I was trying to make a heatmap and hierarchical clustering with a dendrogram of samples.
I’m trying to follow this particular thread from StackOverflow(Merging multiple hclust objects (or dendrograms))
I have a large dataframe,
head(joined_df_sorted)
# A tibble: 6 × 24
chrom start end EE85756 EE85757 EE85770 EE85775 EE85784 EE87786 EE87787 EE87788 EE87789 EE87790 EE87811 EE87812 EE87813 EE87814 EE87815
<chr> <dbl> <dbl> <dbl> <dbl> <dbl> <dbl> <dbl> <dbl> <dbl> <dbl> <dbl> <dbl> <dbl> <dbl> <dbl> <dbl> <dbl>
1 chr1 1000001 2000000 3 4 3 3 3 3 3 3 3 3 3 3 3 3 3
2 chr1 3000001 4000000 3 4 3 3 3 8 3 3 3 3 3 3 3 3 3
3 chr1 4000001 5000000 3 4 3 3 3 13 3 3 8 3 3 3 3 3 6
4 chr1 5000001 6000000 3 4 3 3 3 10 3 3 7 3 3 3 3 3 3
5 chr1 6000001 7000000 3 4 3 3 3 3 3 3 3 3 3 3 3 3 3
6 chr1 7000001 8000000 3 4 3 3 3 7 3 3 3 3 3 3 3 3 3
What I have done till now is,
#Joining first 2 columns for making unique row name
joined_df_sorted$chromid <- paste0(joined_df_sorted$chrom, "_", joined_df_sorted$start)
#Keeping only required columns
joined_df_sorted2 <- as.data.frame(joined_df_sorted[,c(24,4:23)])
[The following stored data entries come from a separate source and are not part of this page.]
`src/rtl/fetch_pkg.sv`:
```
// Shared types and constants for the instruction fetch stage.
// Includes the fetch FSM state encoding, the reset NOP and the PC step.
package fetch_pkg;

  typedef enum logic [1:0] {
    S_IDLE    = 2'd0,
    S_WAIT    = 2'd1,
    S_DISCARD = 2'd2,
    S_HOLD    = 2'd3
  } fetch_state_t;

  localparam logic [31:0] NOP_INSN = 32'h00000013;
  localparam int          PC_INCR  = 4;

endpackage

```
`src/rtl/if_id_register.sv`:
```
// IF/ID pipeline register with load / bubble / hold control.
// Load wins over bubble; a bubble clears valid but keeps the payload.
module if_id_register
  import fetch_pkg::*;
#(
  parameter int BUS_DATA_WIDTH = 64,
  parameter int INSN_WIDTH     = 32
) (
  input  logic                      clk,
  input  logic                      reset_n,
  input  logic                      in_load,
  input  logic                      in_bubble,
  input  logic [INSN_WIDTH-1:0]     in_insn,
  input  logic [BUS_DATA_WIDTH-1:0] in_pc,
  output logic [INSN_WIDTH-1:0]     out_insn,
  output logic [BUS_DATA_WIDTH-1:0] out_pc,
  output logic                      out_valid
);

  logic [INSN_WIDTH-1:0]     r_insn;
  logic [BUS_DATA_WIDTH-1:0] r_pc;
  logic                      r_valid;

  always_ff @(posedge clk or negedge reset_n) begin
    if (!reset_n) begin
      r_insn  <= INSN_WIDTH'(NOP_INSN);
      r_pc    <= '0;
      r_valid <= 1'b0;
    end else if (in_load) begin
      r_insn  <= in_insn;
      r_pc    <= in_pc;
      r_valid <= 1'b1;
    end else if (in_bubble) begin
      r_valid <= 1'b0;
    end
  end

  assign out_insn  = r_insn;
  assign out_pc    = r_pc;
  assign out_valid = r_valid;

endmodule

```
`src/rtl/instruction_fetch_stage.sv`:
```
// Fetch stage: owns the PC, handshakes with the I-cache and feeds IF/ID.
// A one-entry skid buffer catches a response that arrives while decode is blocked.
module instruction_fetch_stage
  import fetch_pkg::*;
#(
  parameter int                        BUS_DATA_WIDTH = 64,
  parameter int                        INSN_WIDTH     = 32,
  parameter logic [BUS_DATA_WIDTH-1:0] RESET_PC       = '0
) (
  input  logic                      clk,
  input  logic                      reset_n,
  input  logic                      in_stall,
  input  logic                      in_stall_from_dcache,
  input  logic                      in_redirect_valid,
  input  logic [BUS_DATA_WIDTH-1:0] in_redirect_pc,
  output logic                      out_icache_req,
  output logic [BUS_DATA_WIDTH-1:0] out_icache_addr,
  input  logic                      in_icache_resp_valid,
  input  logic [INSN_WIDTH-1:0]     in_icache_resp_insn,
  output logic                      out_stall_from_icache,
  output logic [INSN_WIDTH-1:0]     out_insn,
  output logic [BUS_DATA_WIDTH-1:0] out_pc,
  output logic                      out_valid
);

  fetch_state_t              r_state, w_state_next;
  logic [BUS_DATA_WIDTH-1:0] r_pc, w_pc_next;
  logic [INSN_WIDTH-1:0]     r_skid_insn;
  logic [BUS_DATA_WIDTH-1:0] r_skid_pc;

  logic                      w_blocked;
  logic [BUS_DATA_WIDTH-1:0] w_redirect_tgt;
  logic [BUS_DATA_WIDTH-1:0] w_pc_plus;
  logic                      w_skid_load;
  logic                      w_ifid_load;
  logic                      w_ifid_bubble;
  logic [INSN_WIDTH-1:0]     w_ifid_insn;
  logic [BUS_DATA_WIDTH-1:0] w_ifid_pc;

  assign w_blocked      = in_stall | in_stall_from_dcache;
  assign w_redirect_tgt = in_redirect_pc & ~BUS_DATA_WIDTH'(3);
  assign w_pc_plus      = r_pc + BUS_DATA_WIDTH'(PC_INCR);

  always_ff @(posedge clk or negedge reset_n) begin
    if (!reset_n) begin
      r_state     <= S_IDLE;
      r_pc        <= RESET_PC;
      r_skid_insn <= '0;
      r_skid_pc   <= '0;
    end else begin
      r_state <= w_state_next;
      r_pc    <= w_pc_next;
      if (w_skid_load) begin
        r_skid_insn <= in_icache_resp_insn;
        r_skid_pc   <= r_pc;
      end
    end
  end

  always_comb begin
    w_state_next          = r_state;
    w_pc_next             = r_pc;
    w_skid_load           = 1'b0;
    w_ifid_load           = 1'b0;
    w_ifid_bubble         = 1'b0;
    w_ifid_insn           = in_icache_resp_insn;
    w_ifid_pc             = r_pc;
    out_icache_req        = 1'b0;
    out_stall_from_icache = 1'b0;
    unique case (r_state)
      S_IDLE: begin
        out_stall_from_icache = 1'b1;
        w_state_next          = S_WAIT;
      end
      S_WAIT: begin
        out_icache_req        = 1'b1;
        out_stall_from_icache = ~in_icache_resp_valid;
        if (in_redirect_valid) begin
          // A response in the redirect cycle is wrong-path; with none, one is still owed.
          w_pc_next     = w_redirect_tgt;
          w_ifid_bubble = 1'b1;
          w_state_next  = in_icache_resp_valid ? S_WAIT : S_DISCARD;
        end else if (in_icache_resp_valid) begin
          w_pc_next = w_pc_plus;
          if (w_blocked) begin
            w_skid_load  = 1'b1;
            w_state_next = S_HOLD;
          end else begin
            w_ifid_load = 1'b1;
          end
        end else if (!w_blocked) begin
          w_ifid_bubble = 1'b1;
        end
      end
      S_DISCARD: begin
        out_stall_from_icache = 1'b1;
        if (in_redirect_valid) w_pc_next = w_redirect_tgt;
        if (in_icache_resp_valid) w_state_next = S_WAIT;
        if (!w_blocked) w_ifid_bubble = 1'b1;
      end
      S_HOLD: begin
        w_ifid_insn = r_skid_insn;
        w_ifid_pc   = r_skid_pc;
        if (in_redirect_valid) begin
          w_pc_next     = w_redirect_tgt;
          w_ifid_bubble = 1'b1;
          w_state_next  = S_WAIT;
        end else if (!w_blocked) begin
          w_ifid_load  = 1'b1;
          w_state_next = S_WAIT;
        end
      end
      default: w_state_next = S_IDLE;
    endcase
  end

  assign out_icache_addr = r_pc;

  if_id_register #(
    .BUS_DATA_WIDTH(BUS_DATA_WIDTH),
    .INSN_WIDTH    (INSN_WIDTH)
  ) u_if_id (
    .clk      (clk),
    .reset_n  (reset_n),
    .in_load  (w_ifid_load),
    .in_bubble(w_ifid_bubble),
    .in_insn  (w_ifid_insn),
    .in_pc    (w_ifid_pc),
    .out_insn (out_insn),
    .out_pc   (out_pc),
    .out_valid(out_valid)
  );

endmodule

```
#making first column as row name
joined_df_sorted3<-joined_df_sorted2
joined_df_sorted3X <- joined_df_sorted3[,-1]
rownames(joined_df_sorted3X) <- joined_df_sorted3[,1]
## transposing the dataframe without changing datatype
install.packages("sjmisc")
library(sjmisc)
joined_df_sorted3X_t<-joined_df_sorted3X %>%
rotate_df(cn = FALSE)
CanCohortDat<-joined_df_sorted3X_t
BileDuct <- c("EE87786", "EE87787", "EE87788", "EE87789", "EE87790")
Breast <- c("EE87811", "EE87812", "EE87813", "EE87814", "EE87815")
Gastric <- c("EE87893", "EE87894", "EE87895", "EE87896", "EE87897")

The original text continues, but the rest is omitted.